An archaic English term of venery used to describe a group of ducks, specifically when the ducks are all standing on the ground rather than swimming or flying. This word is also spelled badling, which is how it is pronounced.
When a group of ducks are on water, they are a raft or a paddling. When they are in flight, they are a skein, a string, a team, or a flock. When they are ducks which have already been killed, and are being prepared for cooking, they are a plump of ducks, used in the same manner as "a brace of coneys." I have also seen "a brace of ducks" used to refer both to live and dead ducks, and I've seen "a plump of ducks" used to refer to live groups of ducks in any context or manner of locomotion.

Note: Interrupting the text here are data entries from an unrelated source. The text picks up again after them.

### config.mk
export PLATFORM = sky130hd
export DESIGN_NAME = rv32i_instr_encoder
export DESIGN_NICKNAME = d
export VERILOG_FILES = /design/src/rtl/rv32i_instr_encoder.sv
export SDC_FILE = /design/constraint.sdc
export NUM_CORES = 1
export LEC_CHECK = 0
export CAP_MARGIN = 20
export CORE_MARGIN = 2
export CORE_UTILIZATION = 33
export DETAILED_ROUTE_END_ITERATION = 12
export GPL_ROUTABILITY_DRIVEN = 0
export PLACE_DENSITY = 0.64
export SYNTH_ARGS = -nofsm -noshare
export SYNTH_HDL_FRONTEND = slang
export SYNTH_SLANG_ARGS = --single-unit
### constraint.sdc
create_clock -name clk -period 2.3 [get_ports clk]
set_input_delay 0.575 -clock clk [delete_from_list [all_inputs] [get_ports clk]]
set_output_delay 0.575 -clock clk [all_outputs]
set_load 0.02 [all_outputs]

I cannot find a clear etymology for badelynge, but it dates to at least 1801, when it was used in multiple waterfowl hunting manuals and Glig Gamena Angel Deod, a study of the recreational sports of the English people. The structure of the word suggests it formed in Middle English and was probably a three- or four-syllable word at the time, "BAD-el-IN-ga" approximately. As it shows no clear etymological connection to any of the French words pertaining to waterfowl, from the Norman Conquest or earlier, it probably is a completely Germanic word, and probably completely North Sea Germanic - likely Frisian at its deepest roots - rather than otherwise West Germanic.